Stem Cell Culture Is Moving To The Third Dimension

Human stem cells are being used to create miniature 3D tissues which can be used to study normal human biology and disease in vitro.

As Toshiro Sato places a culture dish under a microscope he does not see a sheet of cells, rather a complex sphere of delicate tissue barely visible to the naked eye, these 3D structures develop when stem cells are given the right conditions to differentiate and arrange into forms with properties similar to those of particular organs or tissues.

Organoids have the potential to form any body tissue type, and can be derived from pluripotent stem cells, which when grown in the right conditions can organize into structures in which the different cell types are arranged similarly to in vivo tissues. Organs on chip are typically made by arranging stem cells and cells previously differentiated into the required cell types on a microfabricated device in positions and structures appropriate for desired experiment need. The difference between organs on chips and organoids is self organization vs construction.

Organoids are being used increasingly to study normal development and progression of diseases, and have been named the Method of the Year by Nature Methods in 2018. Sato’s team uses CRISPR gene editing techniques to change DNA sequencing in stem cells to observe how it affects the development of the organoid.

Organs on a chip and organoids have potential in assessing efficacy and safety of drugs, chemicals, cosmetics, and have possible applications in regenerative medicine such as comparing the effect of treatments because genetics and life history of subjects can affect how they react. When derived from patient cells organoids and OOCs can eliminate confounding effects by creating intervention and control populations that have identical genetics and clinical history. However they do not come without challenges such as how to scale up production to meet growing demand, while maintaining reproducibility and fidelity of the structure to the in vivo organs they represent.

Pluripotent stem cells used to create these technologies include naturally occurring ESCs and cells derived from differentiated cells such as fibroblasts and are manipulated to revive their pluripotency known as iPS cells. Organoids can be used to study brain development, genetic disorders, and identify factors contributing to complex conditions, as well as developing and testing protocols and new models, and are also proving to be useful in cancer research and drug development. Organoids are typically made from iPS cells manipulated to be specific to the patient.

Organoids derived from iPS and ES cells are highly suitable for studying complex developmental processes, but can take a long time to produce; those made from adult stem cells tend to require less time, and are less likely to introduce variation, resulting organoids tend to be more reproducible than others derived from iPS or ES cells. Culturing organoids is a process similar to standard tissue culture work, difficulty lies in interpretation, and it is hard to be certain which tissues are actually present in the resulting organoid.

Microphysiological systems are based on structured microdevices called microfluidic chips, on which cells can be maintained in culture. OOCs do not develop spontaneously they are designed. Structure, type and placement of cells determine the tissues that emerge and arrangement, meaning they are more consistent than organoids, and can be more sophisticated as engineered elements can be added to promote fluid and gas exchange, and features that facilitate imaging that can’t spontaneously arise in organoids.
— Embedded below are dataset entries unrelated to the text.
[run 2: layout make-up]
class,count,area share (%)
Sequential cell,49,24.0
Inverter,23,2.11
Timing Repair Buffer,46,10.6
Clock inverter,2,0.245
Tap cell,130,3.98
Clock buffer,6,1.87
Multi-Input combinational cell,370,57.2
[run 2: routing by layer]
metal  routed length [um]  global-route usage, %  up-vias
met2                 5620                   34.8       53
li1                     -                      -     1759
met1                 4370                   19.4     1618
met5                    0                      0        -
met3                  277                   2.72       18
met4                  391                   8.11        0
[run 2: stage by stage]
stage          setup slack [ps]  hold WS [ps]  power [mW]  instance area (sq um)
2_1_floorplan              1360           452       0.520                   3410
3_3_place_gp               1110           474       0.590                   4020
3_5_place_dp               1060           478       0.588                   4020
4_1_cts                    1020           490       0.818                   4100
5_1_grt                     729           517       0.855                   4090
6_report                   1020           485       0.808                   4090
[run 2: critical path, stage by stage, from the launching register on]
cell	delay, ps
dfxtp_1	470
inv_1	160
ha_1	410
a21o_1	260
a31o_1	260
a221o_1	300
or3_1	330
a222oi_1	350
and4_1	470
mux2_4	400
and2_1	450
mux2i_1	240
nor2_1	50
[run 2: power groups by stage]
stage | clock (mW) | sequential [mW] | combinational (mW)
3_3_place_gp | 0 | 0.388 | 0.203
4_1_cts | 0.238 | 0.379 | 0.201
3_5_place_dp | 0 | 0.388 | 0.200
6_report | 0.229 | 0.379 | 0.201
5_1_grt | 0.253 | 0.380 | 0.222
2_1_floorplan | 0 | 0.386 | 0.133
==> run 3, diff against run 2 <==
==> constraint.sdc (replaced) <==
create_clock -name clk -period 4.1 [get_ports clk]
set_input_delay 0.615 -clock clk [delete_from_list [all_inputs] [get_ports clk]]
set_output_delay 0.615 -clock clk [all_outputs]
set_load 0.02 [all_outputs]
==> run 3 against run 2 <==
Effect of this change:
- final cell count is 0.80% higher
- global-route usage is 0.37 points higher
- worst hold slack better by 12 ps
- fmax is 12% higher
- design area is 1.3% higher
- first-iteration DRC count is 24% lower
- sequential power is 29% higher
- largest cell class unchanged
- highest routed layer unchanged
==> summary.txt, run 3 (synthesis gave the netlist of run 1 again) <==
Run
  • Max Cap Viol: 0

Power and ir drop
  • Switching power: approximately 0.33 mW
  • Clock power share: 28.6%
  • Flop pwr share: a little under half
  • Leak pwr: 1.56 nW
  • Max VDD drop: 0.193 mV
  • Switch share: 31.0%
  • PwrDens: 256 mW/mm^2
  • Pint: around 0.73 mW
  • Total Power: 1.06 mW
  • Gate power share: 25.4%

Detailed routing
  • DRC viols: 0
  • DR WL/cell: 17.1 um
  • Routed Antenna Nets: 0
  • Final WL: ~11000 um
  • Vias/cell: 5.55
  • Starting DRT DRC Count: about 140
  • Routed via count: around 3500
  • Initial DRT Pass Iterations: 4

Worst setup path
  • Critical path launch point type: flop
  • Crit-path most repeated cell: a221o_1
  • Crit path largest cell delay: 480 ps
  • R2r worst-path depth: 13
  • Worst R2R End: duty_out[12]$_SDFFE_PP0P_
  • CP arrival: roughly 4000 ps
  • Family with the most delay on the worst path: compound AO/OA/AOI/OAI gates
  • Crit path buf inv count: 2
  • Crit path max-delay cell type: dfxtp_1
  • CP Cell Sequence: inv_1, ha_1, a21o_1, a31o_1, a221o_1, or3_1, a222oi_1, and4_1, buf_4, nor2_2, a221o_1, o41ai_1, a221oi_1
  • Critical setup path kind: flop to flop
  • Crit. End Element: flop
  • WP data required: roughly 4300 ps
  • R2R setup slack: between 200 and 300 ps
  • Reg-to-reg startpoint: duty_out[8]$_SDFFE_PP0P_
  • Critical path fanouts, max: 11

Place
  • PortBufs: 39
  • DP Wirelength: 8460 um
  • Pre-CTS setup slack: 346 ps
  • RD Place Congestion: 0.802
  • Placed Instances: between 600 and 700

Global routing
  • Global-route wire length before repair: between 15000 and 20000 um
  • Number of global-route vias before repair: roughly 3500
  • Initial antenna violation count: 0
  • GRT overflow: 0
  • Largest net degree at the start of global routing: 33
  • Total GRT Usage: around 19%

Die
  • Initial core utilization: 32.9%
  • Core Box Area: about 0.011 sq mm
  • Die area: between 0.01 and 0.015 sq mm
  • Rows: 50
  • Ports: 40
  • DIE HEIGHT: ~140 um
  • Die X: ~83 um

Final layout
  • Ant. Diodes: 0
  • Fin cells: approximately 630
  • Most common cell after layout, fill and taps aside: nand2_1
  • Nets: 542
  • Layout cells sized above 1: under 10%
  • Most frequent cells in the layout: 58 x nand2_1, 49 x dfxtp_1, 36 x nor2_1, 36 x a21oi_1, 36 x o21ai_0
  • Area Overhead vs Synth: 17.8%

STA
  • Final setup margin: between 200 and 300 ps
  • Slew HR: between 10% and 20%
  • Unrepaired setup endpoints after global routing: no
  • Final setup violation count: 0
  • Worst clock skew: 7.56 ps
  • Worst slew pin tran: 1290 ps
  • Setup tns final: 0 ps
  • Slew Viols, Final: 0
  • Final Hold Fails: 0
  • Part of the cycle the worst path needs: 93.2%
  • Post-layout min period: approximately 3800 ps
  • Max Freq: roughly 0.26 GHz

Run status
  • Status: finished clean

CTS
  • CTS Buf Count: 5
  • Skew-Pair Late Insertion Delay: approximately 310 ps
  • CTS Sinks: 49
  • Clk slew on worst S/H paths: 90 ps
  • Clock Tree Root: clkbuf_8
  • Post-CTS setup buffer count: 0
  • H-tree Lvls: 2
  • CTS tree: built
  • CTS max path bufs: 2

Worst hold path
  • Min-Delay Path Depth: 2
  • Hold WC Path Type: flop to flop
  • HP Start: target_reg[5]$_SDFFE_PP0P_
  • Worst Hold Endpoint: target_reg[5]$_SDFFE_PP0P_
Use of stem cells to generate tissue for OOCs is becoming more prominent because of the potential they hold for regenerative and personalized medicine, but generating tissue from stem cells introduces issue if cells do not fully differentiate or mature making quality assurance very important. OOCs can be engineered to have complexity levels organoids typically can’t match, and can be linked together to create multi-organ body on a chip models.

Developers are setting sights on demonstrating value and validity of these technologies to industrial and regulatory agencies. Scaling up the use will require manufacturing friendly formats for production and high throughput applications. Linked OOC systems could be challenged to find culture media and conditions that will serve all tissue types. In general the field is becoming more user friendly suggests Donald Ingber.
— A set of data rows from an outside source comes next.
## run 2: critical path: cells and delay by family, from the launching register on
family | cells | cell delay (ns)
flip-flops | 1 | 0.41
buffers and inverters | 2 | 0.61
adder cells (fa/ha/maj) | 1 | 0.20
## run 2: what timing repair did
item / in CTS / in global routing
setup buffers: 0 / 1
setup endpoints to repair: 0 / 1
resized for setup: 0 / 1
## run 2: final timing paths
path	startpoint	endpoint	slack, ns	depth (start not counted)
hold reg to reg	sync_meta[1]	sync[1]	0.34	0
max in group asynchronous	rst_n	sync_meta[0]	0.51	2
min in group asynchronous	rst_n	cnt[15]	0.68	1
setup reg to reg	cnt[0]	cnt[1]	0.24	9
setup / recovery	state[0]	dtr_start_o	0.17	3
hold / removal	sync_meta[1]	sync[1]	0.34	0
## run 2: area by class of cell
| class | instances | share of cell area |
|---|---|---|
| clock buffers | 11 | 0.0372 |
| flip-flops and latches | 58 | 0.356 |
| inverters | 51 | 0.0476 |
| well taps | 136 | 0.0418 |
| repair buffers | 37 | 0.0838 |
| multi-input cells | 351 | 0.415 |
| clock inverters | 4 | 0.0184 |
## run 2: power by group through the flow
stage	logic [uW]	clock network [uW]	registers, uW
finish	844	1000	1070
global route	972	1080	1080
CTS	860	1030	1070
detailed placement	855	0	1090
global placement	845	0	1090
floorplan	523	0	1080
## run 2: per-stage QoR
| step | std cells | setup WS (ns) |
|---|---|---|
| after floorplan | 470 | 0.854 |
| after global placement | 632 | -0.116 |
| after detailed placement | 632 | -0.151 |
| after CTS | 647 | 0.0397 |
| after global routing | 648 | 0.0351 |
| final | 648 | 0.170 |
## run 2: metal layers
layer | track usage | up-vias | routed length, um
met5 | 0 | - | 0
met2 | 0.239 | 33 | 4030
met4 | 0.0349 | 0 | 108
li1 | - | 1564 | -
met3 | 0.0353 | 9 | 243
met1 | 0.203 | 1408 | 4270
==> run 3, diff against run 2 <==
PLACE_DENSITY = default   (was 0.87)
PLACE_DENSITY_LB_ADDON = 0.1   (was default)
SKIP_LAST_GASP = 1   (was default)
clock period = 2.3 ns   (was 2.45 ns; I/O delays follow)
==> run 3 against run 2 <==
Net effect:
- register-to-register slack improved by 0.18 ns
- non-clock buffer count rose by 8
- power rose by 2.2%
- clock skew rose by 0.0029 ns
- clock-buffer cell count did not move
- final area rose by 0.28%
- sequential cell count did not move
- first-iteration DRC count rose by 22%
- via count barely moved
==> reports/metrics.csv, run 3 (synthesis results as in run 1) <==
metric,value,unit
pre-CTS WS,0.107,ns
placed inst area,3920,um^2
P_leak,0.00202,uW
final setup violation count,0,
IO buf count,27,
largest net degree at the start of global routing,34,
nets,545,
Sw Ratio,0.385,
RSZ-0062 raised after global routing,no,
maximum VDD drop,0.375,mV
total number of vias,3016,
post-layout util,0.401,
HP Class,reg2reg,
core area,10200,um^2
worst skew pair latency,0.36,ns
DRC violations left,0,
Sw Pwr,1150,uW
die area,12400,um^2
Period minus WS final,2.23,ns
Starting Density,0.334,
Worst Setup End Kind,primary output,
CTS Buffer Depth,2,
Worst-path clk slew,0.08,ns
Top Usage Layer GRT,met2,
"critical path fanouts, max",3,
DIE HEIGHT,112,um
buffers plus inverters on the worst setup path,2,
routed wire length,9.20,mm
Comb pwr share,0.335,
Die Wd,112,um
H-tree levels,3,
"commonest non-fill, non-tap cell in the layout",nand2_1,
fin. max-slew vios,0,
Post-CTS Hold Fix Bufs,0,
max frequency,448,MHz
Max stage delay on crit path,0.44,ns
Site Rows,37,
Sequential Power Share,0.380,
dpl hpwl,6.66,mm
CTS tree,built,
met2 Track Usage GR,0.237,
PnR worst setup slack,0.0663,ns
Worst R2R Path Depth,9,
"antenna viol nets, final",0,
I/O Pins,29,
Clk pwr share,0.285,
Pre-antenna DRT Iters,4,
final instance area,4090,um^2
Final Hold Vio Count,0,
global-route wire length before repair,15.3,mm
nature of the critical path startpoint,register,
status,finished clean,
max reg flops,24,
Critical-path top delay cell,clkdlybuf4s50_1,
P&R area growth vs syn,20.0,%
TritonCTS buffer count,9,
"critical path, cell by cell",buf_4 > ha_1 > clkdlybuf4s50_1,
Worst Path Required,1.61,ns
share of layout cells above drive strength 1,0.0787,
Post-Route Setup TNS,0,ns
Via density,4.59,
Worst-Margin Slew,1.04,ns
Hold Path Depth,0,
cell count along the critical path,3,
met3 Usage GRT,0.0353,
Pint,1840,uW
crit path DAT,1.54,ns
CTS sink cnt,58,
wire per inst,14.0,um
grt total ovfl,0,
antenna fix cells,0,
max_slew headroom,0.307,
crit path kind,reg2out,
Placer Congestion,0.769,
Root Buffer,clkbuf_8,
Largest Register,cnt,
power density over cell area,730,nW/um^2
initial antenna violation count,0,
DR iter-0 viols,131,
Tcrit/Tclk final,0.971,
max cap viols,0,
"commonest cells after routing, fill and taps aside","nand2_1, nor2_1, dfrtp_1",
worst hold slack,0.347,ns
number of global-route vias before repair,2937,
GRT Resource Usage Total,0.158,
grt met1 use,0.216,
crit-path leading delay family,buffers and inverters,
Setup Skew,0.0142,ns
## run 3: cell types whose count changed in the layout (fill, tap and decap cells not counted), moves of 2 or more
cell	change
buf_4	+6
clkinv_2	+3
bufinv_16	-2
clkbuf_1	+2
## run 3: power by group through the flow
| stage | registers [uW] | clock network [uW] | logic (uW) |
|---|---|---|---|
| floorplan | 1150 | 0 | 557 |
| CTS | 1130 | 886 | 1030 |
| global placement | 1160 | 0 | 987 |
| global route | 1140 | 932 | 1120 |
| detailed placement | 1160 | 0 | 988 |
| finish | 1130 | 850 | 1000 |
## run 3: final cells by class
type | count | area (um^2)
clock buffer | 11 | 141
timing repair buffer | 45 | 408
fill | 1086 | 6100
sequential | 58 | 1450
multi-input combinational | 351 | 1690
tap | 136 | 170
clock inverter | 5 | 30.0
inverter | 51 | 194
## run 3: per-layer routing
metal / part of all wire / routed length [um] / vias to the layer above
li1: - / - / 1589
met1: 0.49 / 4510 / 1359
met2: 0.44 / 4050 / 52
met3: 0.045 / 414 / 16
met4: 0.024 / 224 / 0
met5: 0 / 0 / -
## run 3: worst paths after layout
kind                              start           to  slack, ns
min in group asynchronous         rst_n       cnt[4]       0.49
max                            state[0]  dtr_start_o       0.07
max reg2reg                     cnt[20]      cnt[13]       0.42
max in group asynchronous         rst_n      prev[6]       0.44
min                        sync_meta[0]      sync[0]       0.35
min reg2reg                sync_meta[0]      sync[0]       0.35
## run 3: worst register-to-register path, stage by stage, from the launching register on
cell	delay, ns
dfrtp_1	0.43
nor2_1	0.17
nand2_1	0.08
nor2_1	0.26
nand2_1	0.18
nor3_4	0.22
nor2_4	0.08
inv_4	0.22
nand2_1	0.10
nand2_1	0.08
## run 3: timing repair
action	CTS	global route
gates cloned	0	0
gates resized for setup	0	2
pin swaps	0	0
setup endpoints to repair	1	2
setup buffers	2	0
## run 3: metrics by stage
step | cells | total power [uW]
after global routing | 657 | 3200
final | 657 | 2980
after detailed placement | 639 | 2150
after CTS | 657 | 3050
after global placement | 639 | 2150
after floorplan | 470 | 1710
Use of OOCs and organoids are becoming more common as researchers are beginning to address more sophisticated questions. As costs continue to go down and reproducibility improves OCCs may begin to be used in place of animals in experiments in which they are used as surrogates for humans.
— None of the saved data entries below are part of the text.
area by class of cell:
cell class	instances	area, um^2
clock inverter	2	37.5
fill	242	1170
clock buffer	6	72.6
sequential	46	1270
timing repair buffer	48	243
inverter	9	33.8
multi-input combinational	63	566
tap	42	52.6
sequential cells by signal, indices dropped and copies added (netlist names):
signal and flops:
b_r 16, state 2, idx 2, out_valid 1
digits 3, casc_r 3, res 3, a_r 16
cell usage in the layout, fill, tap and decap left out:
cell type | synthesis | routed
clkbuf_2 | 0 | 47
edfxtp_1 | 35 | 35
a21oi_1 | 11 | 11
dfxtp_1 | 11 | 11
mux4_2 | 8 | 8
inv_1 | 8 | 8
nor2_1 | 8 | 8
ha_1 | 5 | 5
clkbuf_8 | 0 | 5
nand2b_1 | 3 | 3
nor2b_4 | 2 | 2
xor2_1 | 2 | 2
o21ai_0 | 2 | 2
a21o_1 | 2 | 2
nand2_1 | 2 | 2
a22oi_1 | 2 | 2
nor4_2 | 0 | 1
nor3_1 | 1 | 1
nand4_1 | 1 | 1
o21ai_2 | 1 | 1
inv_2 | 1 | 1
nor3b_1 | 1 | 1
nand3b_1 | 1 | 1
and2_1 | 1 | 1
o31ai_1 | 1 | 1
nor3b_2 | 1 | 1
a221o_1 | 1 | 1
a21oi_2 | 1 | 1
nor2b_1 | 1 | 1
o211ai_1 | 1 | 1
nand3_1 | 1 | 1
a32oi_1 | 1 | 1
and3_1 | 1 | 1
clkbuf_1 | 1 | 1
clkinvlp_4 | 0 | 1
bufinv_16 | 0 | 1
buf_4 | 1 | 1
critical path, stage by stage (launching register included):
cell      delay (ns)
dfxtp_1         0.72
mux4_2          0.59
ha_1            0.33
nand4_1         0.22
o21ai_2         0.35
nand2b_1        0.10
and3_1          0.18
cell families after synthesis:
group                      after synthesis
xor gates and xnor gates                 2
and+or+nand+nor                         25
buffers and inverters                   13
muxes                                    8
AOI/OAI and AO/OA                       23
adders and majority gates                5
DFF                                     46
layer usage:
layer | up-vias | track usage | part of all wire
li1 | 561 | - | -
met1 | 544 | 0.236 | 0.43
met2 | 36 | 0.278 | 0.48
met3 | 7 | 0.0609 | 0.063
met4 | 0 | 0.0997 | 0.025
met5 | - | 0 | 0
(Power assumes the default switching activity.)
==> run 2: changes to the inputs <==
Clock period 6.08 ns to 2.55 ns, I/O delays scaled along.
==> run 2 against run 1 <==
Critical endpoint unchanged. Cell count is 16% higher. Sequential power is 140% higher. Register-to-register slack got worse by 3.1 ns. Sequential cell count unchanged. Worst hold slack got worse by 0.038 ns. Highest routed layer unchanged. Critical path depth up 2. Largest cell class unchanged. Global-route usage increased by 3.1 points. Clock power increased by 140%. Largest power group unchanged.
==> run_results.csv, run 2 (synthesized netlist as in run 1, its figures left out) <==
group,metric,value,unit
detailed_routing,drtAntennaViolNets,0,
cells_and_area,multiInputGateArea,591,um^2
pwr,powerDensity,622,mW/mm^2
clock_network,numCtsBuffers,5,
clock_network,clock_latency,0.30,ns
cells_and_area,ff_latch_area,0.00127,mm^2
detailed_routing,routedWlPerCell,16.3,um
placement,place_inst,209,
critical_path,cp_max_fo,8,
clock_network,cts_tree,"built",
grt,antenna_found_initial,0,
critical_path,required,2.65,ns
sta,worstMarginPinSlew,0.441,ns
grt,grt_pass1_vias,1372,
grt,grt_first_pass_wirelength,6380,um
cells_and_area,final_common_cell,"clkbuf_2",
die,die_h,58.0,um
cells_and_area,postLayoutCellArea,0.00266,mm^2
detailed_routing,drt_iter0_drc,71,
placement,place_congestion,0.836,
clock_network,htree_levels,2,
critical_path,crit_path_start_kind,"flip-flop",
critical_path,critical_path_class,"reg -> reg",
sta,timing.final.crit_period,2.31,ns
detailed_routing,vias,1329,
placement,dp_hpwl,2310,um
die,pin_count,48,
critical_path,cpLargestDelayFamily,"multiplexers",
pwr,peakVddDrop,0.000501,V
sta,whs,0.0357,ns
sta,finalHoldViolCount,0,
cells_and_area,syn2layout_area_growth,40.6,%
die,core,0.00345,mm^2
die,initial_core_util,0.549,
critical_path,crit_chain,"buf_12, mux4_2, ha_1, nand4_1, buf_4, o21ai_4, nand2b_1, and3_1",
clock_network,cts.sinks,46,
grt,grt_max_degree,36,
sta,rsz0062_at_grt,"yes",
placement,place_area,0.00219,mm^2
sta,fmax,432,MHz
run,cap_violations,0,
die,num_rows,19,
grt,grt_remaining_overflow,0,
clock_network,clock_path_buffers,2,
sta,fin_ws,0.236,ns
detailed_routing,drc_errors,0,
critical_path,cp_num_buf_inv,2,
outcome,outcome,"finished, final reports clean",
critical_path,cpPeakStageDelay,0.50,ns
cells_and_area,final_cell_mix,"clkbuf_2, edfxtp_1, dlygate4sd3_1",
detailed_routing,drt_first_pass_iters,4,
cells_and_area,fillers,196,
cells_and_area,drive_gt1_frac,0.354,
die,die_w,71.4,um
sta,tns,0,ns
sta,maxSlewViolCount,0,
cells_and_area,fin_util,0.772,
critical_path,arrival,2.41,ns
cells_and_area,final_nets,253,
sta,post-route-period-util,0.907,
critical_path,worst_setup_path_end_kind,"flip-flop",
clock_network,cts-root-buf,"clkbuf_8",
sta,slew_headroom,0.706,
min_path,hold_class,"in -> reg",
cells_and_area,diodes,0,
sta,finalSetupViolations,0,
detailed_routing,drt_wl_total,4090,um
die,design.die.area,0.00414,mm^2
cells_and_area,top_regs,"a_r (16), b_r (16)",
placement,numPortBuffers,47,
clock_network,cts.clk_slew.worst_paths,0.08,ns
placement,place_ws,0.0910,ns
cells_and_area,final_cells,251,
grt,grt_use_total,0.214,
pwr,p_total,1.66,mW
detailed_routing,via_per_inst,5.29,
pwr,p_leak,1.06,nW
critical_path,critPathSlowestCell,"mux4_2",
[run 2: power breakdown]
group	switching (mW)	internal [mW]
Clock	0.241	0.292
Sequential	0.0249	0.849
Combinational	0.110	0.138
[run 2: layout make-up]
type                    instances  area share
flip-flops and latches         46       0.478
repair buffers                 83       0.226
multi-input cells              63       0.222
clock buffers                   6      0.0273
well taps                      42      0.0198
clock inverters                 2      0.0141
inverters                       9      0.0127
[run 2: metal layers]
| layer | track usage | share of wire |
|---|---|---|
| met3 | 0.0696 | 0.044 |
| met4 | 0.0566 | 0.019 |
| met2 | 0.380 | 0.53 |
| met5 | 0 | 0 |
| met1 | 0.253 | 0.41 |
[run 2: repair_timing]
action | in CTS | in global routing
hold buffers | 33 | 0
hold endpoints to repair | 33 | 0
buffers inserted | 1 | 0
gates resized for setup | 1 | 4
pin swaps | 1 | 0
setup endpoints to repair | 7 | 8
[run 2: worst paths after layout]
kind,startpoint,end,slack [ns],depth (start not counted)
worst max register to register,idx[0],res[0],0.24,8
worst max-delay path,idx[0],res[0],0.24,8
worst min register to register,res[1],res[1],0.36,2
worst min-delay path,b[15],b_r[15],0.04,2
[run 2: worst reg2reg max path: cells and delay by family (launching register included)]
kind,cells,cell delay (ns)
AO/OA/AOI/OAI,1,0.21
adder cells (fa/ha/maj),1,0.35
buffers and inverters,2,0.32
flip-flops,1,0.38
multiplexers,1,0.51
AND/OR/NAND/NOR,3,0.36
Each technology has advocates, however OOCs and organoids can answer fundamentally the same questions, and the line between them is starting to blur. In the next few years many papers are expected to emerge blending the two fields to get the best of both, such as Boyang Zhang who advocates synergistic engineering to use knowledge of factors that govern self organization and development to create organoid tissues for OOCs. Zhang foresees combing controlled structures and built in readout and mechanical capabilities of OOCs with organoids fidelity to characteristics of tissues and organs. It is beneficial to science when we work together meeting somewhere in the middle to get the most bang for the buck rather than working alone in our silos, says Madeline Lancaster.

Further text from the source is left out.